I love trying out and using Android apps, but my phone warns me that it’s “Low on space”. How can that be with 8GB inside and a huge microSD card in place? How can I fix it? Sincerely, Desperately Seeking Droid Space.
It’s true — Android “storage” isn’t easy to grasp, from the outset.
On an iPhone, you have X amount of space (8GB, 16GB or 32GB) and, aside from a small bit used for the OS, the rest is yours for storing apps, music, video, photos, whatever you’d like.
Android phones have internal storage built in and also accept microSD cards, usually up to 32GB in size. For the most part, the microSD is yours to do what you’d like with, although some apps will store folders and data on it.

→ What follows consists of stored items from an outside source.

`src/rtl/mrs_pkg.sv`:
```
// ----------------------------------------------------------------------------
// mrs_pkg
// Shared widths, codes and the request type of the matrix ring sum block.
// ----------------------------------------------------------------------------
package mrs_pkg;

  // Item field widths.
  localparam int IDX_W       = 5;   // row and column index of an item
  localparam int VALUE_W     = 16;  // sample value carried by a write item
  localparam int OUT_W       = 24;  // ring sum result
  localparam int IN_TDATA_W  = 32;  // row, col, value packed and padded to bytes
  localparam int OUT_TDATA_W = 24;

  // Configuration port.
  localparam int CFG_IDX_W  = 2;
  localparam int CFG_DATA_W = 6;
  localparam int SIZE_W     = 6;    // num_rows, num_cols
  localparam int RADIUS_W   = 5;
  localparam int EFF_W      = 7;    // size clipped to the store, holds up to 64

  // Signed ring coordinates: centre plus or minus radius.
  localparam int COORD_W = 8;

  localparam logic [CFG_IDX_W-1:0] REG_NUM_ROWS = 2'd0;
  localparam logic [CFG_IDX_W-1:0] REG_NUM_COLS = 2'd1;
  localparam logic [CFG_IDX_W-1:0] REG_RADIUS   = 2'd2;

  localparam logic [SIZE_W-1:0]   RESET_NUM_ROWS = 6'd32;
  localparam logic [SIZE_W-1:0]   RESET_NUM_COLS = 6'd32;
  localparam logic [RADIUS_W-1:0] RESET_RADIUS   = 5'd1;

  localparam logic ACT_WRITE = 1'b0;
  localparam logic ACT_QUERY = 1'b1;

  // Saturation bounds of the 24-bit signed result.
  localparam int SUM_MAX = 8388607;
  localparam int SUM_MIN = -8388608;

  // One ring cell visit, issued together with its store read address.
  typedef struct packed {
    logic valid;
    logic inb;    // cell lies inside the matrix in use
    logic first;  // first cell of the query
    logic last;   // last cell of the query
  } ring_req_t;

endpackage

```
`src/rtl/mrs_accum.sv`:
```
// ----------------------------------------------------------------------------
// mrs_accum
// Adds the read samples of a ring, saturates, and holds the result item.
// ----------------------------------------------------------------------------
module mrs_accum import mrs_pkg::*; #(
  parameter int SAMPLE_BITS = 16
) (
  input  logic                   clk_i,
  input  logic                   rst_ni,
  input  ring_req_t              req_i,
  input  logic [SAMPLE_BITS-1:0] rdata_i,
  input  logic                   m_ready_i,
  output logic                   m_valid_o,
  output logic [OUT_W-1:0]       m_data_o,
  output logic                   busy_o
);

  // Headroom for up to 248 cells, never narrower than the result plus a sign.
  localparam int ACC_W = (SAMPLE_BITS + 9 > OUT_W + 1) ? SAMPLE_BITS + 9 : OUT_W + 1;
  localparam logic signed [ACC_W-1:0] ACC_MAX = ACC_W'(SUM_MAX);
  localparam logic signed [ACC_W-1:0] ACC_MIN = ACC_W'(SUM_MIN);

  ring_req_t               req_q;
  logic signed [ACC_W-1:0] acc_q, acc_d;
  logic signed [ACC_W-1:0] term, sat;
  logic                    done_q, done_d;
  logic                    m_valid_q, m_valid_d;
  logic [OUT_W-1:0]        m_data_q, m_data_d;
  logic                    out_free;

  assign term     = req_q.inb ? ACC_W'($signed(rdata_i)) : '0;
  assign out_free = !m_valid_q || m_ready_i;

  always_comb begin
    if (acc_q > ACC_MAX) begin
      sat = ACC_MAX;
    end else if (acc_q < ACC_MIN) begin
      sat = ACC_MIN;
    end else begin
      sat = acc_q;
    end
  end

  always_comb begin
    acc_d     = acc_q;
    done_d    = done_q;
    m_valid_d = m_valid_q && !m_ready_i;
    m_data_d  = m_data_q;
    if (req_q.valid) begin
      acc_d = (req_q.first ? '0 : acc_q) + term;
      if (req_q.last) begin
        done_d = 1'b1;
      end
    end
    if (done_q && out_free) begin
      done_d    = 1'b0;
      m_valid_d = 1'b1;
      m_data_d  = sat[OUT_W-1:0];
    end
  end

  always_ff @(posedge clk_i or negedge rst_ni) begin
    if (!rst_ni) begin
      req_q     <= '0;
      done_q    <= 1'b0;
      m_valid_q <= 1'b0;
    end else begin
      req_q     <= req_i;
      done_q    <= done_d;
      m_valid_q <= m_valid_d;
    end
  end

  always_ff @(posedge clk_i) begin
    acc_q    <= acc_d;
    m_data_q <= m_data_d;
  end

  assign m_valid_o = m_valid_q;
  assign m_data_o  = m_data_q;
  assign busy_o    = req_q.valid || done_q;

`ifndef SYNTH
  // A finished sum is never overtaken by cells of another query.
  a_no_overlap: assert property (@(posedge clk_i) disable iff (!rst_ni)
    !(done_q && req_q.valid))
    else $error("ring cells arrived while a sum waited for hand-over");

  // A result item appears only from a finished sum.
  a_result_source: assert property (@(posedge clk_i) disable iff (!rst_ni)
    $rose(m_valid_q) |-> $past(done_q))
    else $error("result item raised without a finished sum");
`endif

endmodule

```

The solid memory chips that comprise your “internal storage”, however, are used for both RAM in running active programs and reserved in very specific ways for the main operating system, cache space and then whatever is leftover for your “Internal phone storage” — where you can install applications.
After the space taken up by the main OS, the stock Google apps and any apps that your phone carrier mandated, you’re seeing what you’ve got left in the “Available space” section. You’re seeing in the image here what I’ve got on my Nexus One, 27MB — on a phone that has a total of 512MB of internal storage. With the Nexus in particular, the phone that Google likely considered its strongest shot across the bow at the iPhone, this frustrating lack of app room was duly noted by many reviewers.

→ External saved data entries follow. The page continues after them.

**src/rtl/ins_sort_pkg.sv**
```systemverilog
// Shared types and constants for the insertion sorter.
package ins_sort_pkg;

    localparam int VALUE_W = 32;

    typedef enum logic [2:0] {
        S_IDLE,
        S_CMP,
        S_PUT0,
        S_EMIT_RD,
        S_EMIT_LD,
        S_EMIT_WAIT
    } t_state;

    typedef enum logic [1:0] {
        WR_SRC_IN,
        WR_SRC_VALUE,
        WR_SRC_RDATA
    } t_wr_src;

    // Commands from the controller to the datapath.
    typedef struct packed {
        logic    accept;
        logic    wr_en;
        t_wr_src wr_src;
        logic    wr_at_zero;
        logic    rd_start;
        logic    rd_down;
        logic    emit_start;
        logic    emit_next;
        logic    out_load;
        logic    cnt_inc;
        logic    list_clear;
    } t_dp_cmd;

    // Status from the datapath to the controller.
    typedef struct packed {
        logic full;
        logic empty;
        logic in_last;
        logic held_last;
        logic less;
        logic ptr_zero;
        logic idx_last;
    } t_dp_status;

endpackage

```
**src/rtl/ins_sort_ram.sv**
```systemverilog
// Generic simple dual-port RAM with one write port and a registered read port.
module ins_sort_ram #(
    parameter int WIDTH = 32,
    parameter int DEPTH = 64
) (
    input  logic                     i_clk,
    input  logic                     i_wr_en,
    input  logic [$clog2(DEPTH)-1:0] i_wr_addr,
    input  logic [WIDTH-1:0]         i_wr_data,
    input  logic                     i_rd_en,
    input  logic [$clog2(DEPTH)-1:0] i_rd_addr,
    output logic [WIDTH-1:0]         o_rd_data
);

    logic [WIDTH-1:0] r_mem [DEPTH];
    logic [WIDTH-1:0] r_rd_data;

    always_ff @(posedge i_clk) begin
        if (i_wr_en) begin
            r_mem[i_wr_addr] <= i_wr_data;
        end
        if (i_rd_en) begin
            r_rd_data <= r_mem[i_rd_addr];
        end
    end

    assign o_rd_data = r_rd_data;

endmodule

```
**src/rtl/ins_sort_dp.sv**
```systemverilog
// Datapath of the insertion sorter: store, pointers, count and output register.
module ins_sort_dp
    import ins_sort_pkg::*;
#(
    parameter int CAPACITY = 64
) (
    input  logic               i_clk,
    input  logic               i_rst_n,
    input  t_dp_cmd            i_cmd,
    input  logic [VALUE_W-1:0] i_value,
    input  logic               i_last,
    output t_dp_status         o_status,
    output logic [VALUE_W-1:0] o_value,
    output logic               o_final,
    output logic               o_overflow
);

    localparam int AW = $clog2(CAPACITY);
    localparam int CW = $clog2(CAPACITY + 1);

    logic [CW-1:0]      r_count;
    logic               r_drop;
    logic [VALUE_W-1:0] r_value;
    logic               r_last;
    logic [AW-1:0]      r_ptr;
    logic [AW-1:0]      r_idx;
    logic [VALUE_W-1:0] r_out_value;
    logic               r_out_final;
    logic               r_out_ovf;

    logic [CW-1:0]      w_cnt_m1;
    logic [CW-1:0]      w_idx_p1;
    logic [AW-1:0]      w_wr_addr;
    logic [VALUE_W-1:0] w_wr_data;
    logic               w_rd_en;
    logic [AW-1:0]      w_rd_addr;
    logic [VALUE_W-1:0] w_rd_data;
    logic               w_full;
    logic               w_idx_last;

    assign w_cnt_m1   = r_count - CW'(1);
    assign w_idx_p1   = CW'(r_idx) + CW'(1);
    assign w_full     = (r_count == CW'(CAPACITY));
    assign w_idx_last = (w_idx_p1 == r_count);

    assign w_wr_addr = i_cmd.wr_at_zero ? '0 : (r_ptr + AW'(1));

    always_comb begin
        case (i_cmd.wr_src)
            WR_SRC_IN:    w_wr_data = i_value;
            WR_SRC_VALUE: w_wr_data = r_value;
            WR_SRC_RDATA: w_wr_data = w_rd_data;
            default:      w_wr_data = r_value;
        endcase
    end

    assign w_rd_en = i_cmd.rd_start | i_cmd.rd_down | i_cmd.emit_start | i_cmd.emit_next;

    always_comb begin
        if (i_cmd.rd_start) begin
            w_rd_addr = w_cnt_m1[AW-1:0];
        end else if (i_cmd.rd_down) begin
            w_rd_addr = r_ptr - AW'(1);
        end else if (i_cmd.emit_next) begin
            w_rd_addr = r_idx + AW'(1);
        end else begin
            w_rd_addr = '0;
        end
    end

    ins_sort_ram #(
        .WIDTH(VALUE_W),
        .DEPTH(CAPACITY)
    ) u_store (
        .i_clk    (i_clk),
        .i_wr_en  (i_cmd.wr_en),
        .i_wr_addr(w_wr_addr),
        .i_wr_data(w_wr_data),
        .i_rd_en  (w_rd_en),
        .i_rd_addr(w_rd_addr),
        .o_rd_data(w_rd_data)
    );

    always_ff @(posedge i_clk) begin
        if (!i_rst_n) begin
            r_count <= '0;
            r_drop  <= 1'b0;
        end else if (i_cmd.list_clear) begin
            r_count <= '0;
            r_drop  <= 1'b0;
        end else begin
            if (i_cmd.cnt_inc) begin
                r_count <= r_count + CW'(1);
            end
            if (i_cmd.accept && w_full) begin
                r_drop <= 1'b1;
            end
        end
    end

    always_ff @(posedge i_clk) begin
        if (i_cmd.accept) begin
            r_value <= i_value;
            r_last  <= i_last;
        end
        if (i_cmd.rd_start) begin
            r_ptr <= w_cnt_m1[AW-1:0];
        end else if (i_cmd.rd_down) begin
            r_ptr <= r_ptr - AW'(1);
        end
        if (i_cmd.emit_start) begin
            r_idx <= '0;
        end else if (i_cmd.emit_next) begin
            r_idx <= r_idx + AW'(1);
        end
        if (i_cmd.out_load) begin
            r_out_value <= w_rd_data;
            r_out_final <= w_idx_last;
            r_out_ovf   <= r_drop;
        end
    end

    assign o_status.full      = w_full;
    assign o_status.empty     = (r_count == '0);
    assign o_status.in_last   = i_last;
    assign o_status.held_last = r_last;
    assign o_status.less      = ($signed(r_value) < $signed(w_rd_data));
    assign o_status.ptr_zero  = (r_ptr == '0);
    assign o_status.idx_last  = w_idx_last;

    assign o_value    = r_out_value;
    assign o_final    = r_out_final;
    assign o_overflow = r_out_ovf;

endmodule

```
**src/rtl/ins_sort_ctrl.sv**
```systemverilog
// Controller of the insertion sorter: sequences insertion and sorted read-out.
module ins_sort_ctrl
    import ins_sort_pkg::*;
(
    input  logic       i_clk,
    input  logic       i_rst_n,
    input  logic       i_in_valid,
    input  logic       i_out_ready,
    input  t_dp_status i_status,
    output logic       o_in_ready,
    output logic       o_out_valid,
    output t_dp_cmd    o_cmd
);

    t_state r_state;
    t_state n_state;

    always_ff @(posedge i_clk) begin
        if (!i_rst_n) begin
            r_state <= S_IDLE;
        end else begin
            r_state <= n_state;
        end
    end

    assign o_in_ready  = (r_state == S_IDLE);
    assign o_out_valid = (r_state == S_EMIT_WAIT);

    always_comb begin
        n_state = r_state;
        o_cmd   = '0;
        case (r_state)
            S_IDLE: begin
                if (i_in_valid) begin
                    o_cmd.accept = 1'b1;
                    if (i_status.full) begin
                        n_state = i_status.in_last ? S_EMIT_RD : S_IDLE;
                    end else if (i_status.empty) begin
                        o_cmd.wr_en      = 1'b1;
                        o_cmd.wr_src     = WR_SRC_IN;
                        o_cmd.wr_at_zero = 1'b1;
                        o_cmd.cnt_inc    = 1'b1;
                        n_state = i_status.in_last ? S_EMIT_RD : S_IDLE;
                    end else begin
                        o_cmd.rd_start = 1'b1;
                        n_state = S_CMP;
                    end
                end
            end
            S_CMP: begin
                o_cmd.wr_en = 1'b1;
                if (i_status.less) begin
                    // Move the larger entry up one place and look one lower.
                    o_cmd.wr_src = WR_SRC_RDATA;
                    if (i_status.ptr_zero) begin
                        n_state = S_PUT0;
                    end else begin
                        o_cmd.rd_down = 1'b1;
                    end
                end else begin
                    o_cmd.wr_src  = WR_SRC_VALUE;
                    o_cmd.cnt_inc = 1'b1;
                    n_state = i_status.held_last ? S_EMIT_RD : S_IDLE;
                end
            end
            S_PUT0: begin
                o_cmd.wr_en      = 1'b1;
                o_cmd.wr_src     = WR_SRC_VALUE;
                o_cmd.wr_at_zero = 1'b1;
                o_cmd.cnt_inc    = 1'b1;
                n_state = i_status.held_last ? S_EMIT_RD : S_IDLE;
            end
            S_EMIT_RD: begin
                o_cmd.emit_start = 1'b1;
                n_state = S_EMIT_LD;
            end
            S_EMIT_LD: begin
                o_cmd.out_load = 1'b1;
                n_state = S_EMIT_WAIT;
            end
            S_EMIT_WAIT: begin
                if (i_out_ready) begin
                    if (i_status.idx_last) begin
                        o_cmd.list_clear = 1'b1;
                        n_state = S_IDLE;
                    end else begin
                        o_cmd.emit_next = 1'b1;
                        n_state = S_EMIT_LD;
                    end
                end
            end
            default: begin
                n_state = S_IDLE;
            end
        endcase
    end

endmodule

```
**src/rtl/insertion_sorter_unit.sv**
```systemverilog
// Top level of the streaming insertion sorter for signed 32-bit lists.
// Usage: list elements arrive on the s_axis channel, one per transfer, with
// s_axis_tlast marking the final element of a list. Each element is placed
// into a sorted store of CAPACITY entries; larger entries move up one place
// and equal values keep their arrival order. After the last element is
// inserted, the whole list leaves on m_axis in ascending order, with
// m_axis_tlast on the final result and m_axis_tuser set on every result of a
// list that lost elements because the store was full. The store then empties.
// Timing: an element that lands in an empty or full store is written or
// dropped as it is taken. Otherwise insertion reads the top entry, then S_CMP
// moves one larger entry up per cycle through the single read and single
// write port of the store, then writes the element, in S_PUT0 at the bottom.
// After the last element is inserted, S_EMIT_RD reads the first entry and
// S_EMIT_LD loads the result register, as it does again after each transfer.
// Input is not taken while an element is being inserted or a list emitted.
// A stall on m_axis holds the result steady. A synchronous reset empties
// the store at once; contents need no clearing, only filled entries are read.
module insertion_sorter_unit
    import ins_sort_pkg::*;
#(
    parameter int CAPACITY = 64
) (
    input  logic        i_clk,
    input  logic        i_rst_n,
    input  logic        s_axis_tvalid,
    output logic        s_axis_tready,
    input  logic [31:0] s_axis_tdata,  // [31:0] value
    input  logic        s_axis_tlast,  // end_of_list
    output logic        m_axis_tvalid,
    input  logic        m_axis_tready,
    output logic [31:0] m_axis_tdata,  // [31:0] sorted_value
    output logic        m_axis_tlast,  // final_element
    output logic        m_axis_tuser   // [0] overflowed
);

    t_dp_cmd    cmd;
    t_dp_status st;

    // The controller owns the handshakes; the datapath owns all storage.
    ins_sort_ctrl u_ctrl (
        .i_clk      (i_clk),
        .i_rst_n    (i_rst_n),
        .i_in_valid (s_axis_tvalid),
        .i_out_ready(m_axis_tready),
        .i_status   (st),
        .o_in_ready (s_axis_tready),
        .o_out_valid(m_axis_tvalid),
        .o_cmd      (cmd)
    );

    ins_sort_dp #(
        .CAPACITY(CAPACITY)
    ) u_dp (
        .i_clk     (i_clk),
        .i_rst_n   (i_rst_n),
        .i_cmd     (cmd),
        .i_value   (s_axis_tdata),
        .i_last    (s_axis_tlast),
        .o_status  (st),
        .o_value   (m_axis_tdata),
        .o_final   (m_axis_tlast),
        .o_overflow(m_axis_tuser)
    );

`ifndef SYNTHESIS
    // Input and output phases never overlap.
    a_phase_excl: assert property (@(posedge i_clk) disable iff (!i_rst_n)
        !(s_axis_tready && m_axis_tvalid))
        else $error("input ready while a result is pending");

    // A result can only be offered while the store holds entries.
    a_out_nonempty: assert property (@(posedge i_clk) disable iff (!i_rst_n)
        m_axis_tvalid |-> !st.empty)
        else $error("result offered from an empty store");

    // After the final result of a list is taken, the store is empty and idle.
    a_end_of_list: assert property (@(posedge i_clk) disable iff (!i_rst_n)
        (m_axis_tvalid && m_axis_tready && m_axis_tlast)
            |=> (!m_axis_tvalid && st.empty && s_axis_tready))
        else $error("store not emptied after the final result");
`endif

endmodule
```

Initially, to maintain a lock on which applications your phone can rightfully run, Google required that all applications be run from the phone’s core internal memory, rather than on a card you could load into your needy friend’s phone. That restriction is being lifted with the help of encryption tools, but in the meantime, the majority of apps haven’t been crafted to run from an SD card, including Google’s own apps. Which is a shame, because for the majority of users, the SD card isn’t something that goes in and out every day — it’s just an easily upgradeable bit of memory that hides underneath the battery, or in a side compartment.
If you’re running out of space and don’t want to start sacrificing your apps to get more, you do have options. We’ll start with the easier options and move on down to the tricky, geeky solutions.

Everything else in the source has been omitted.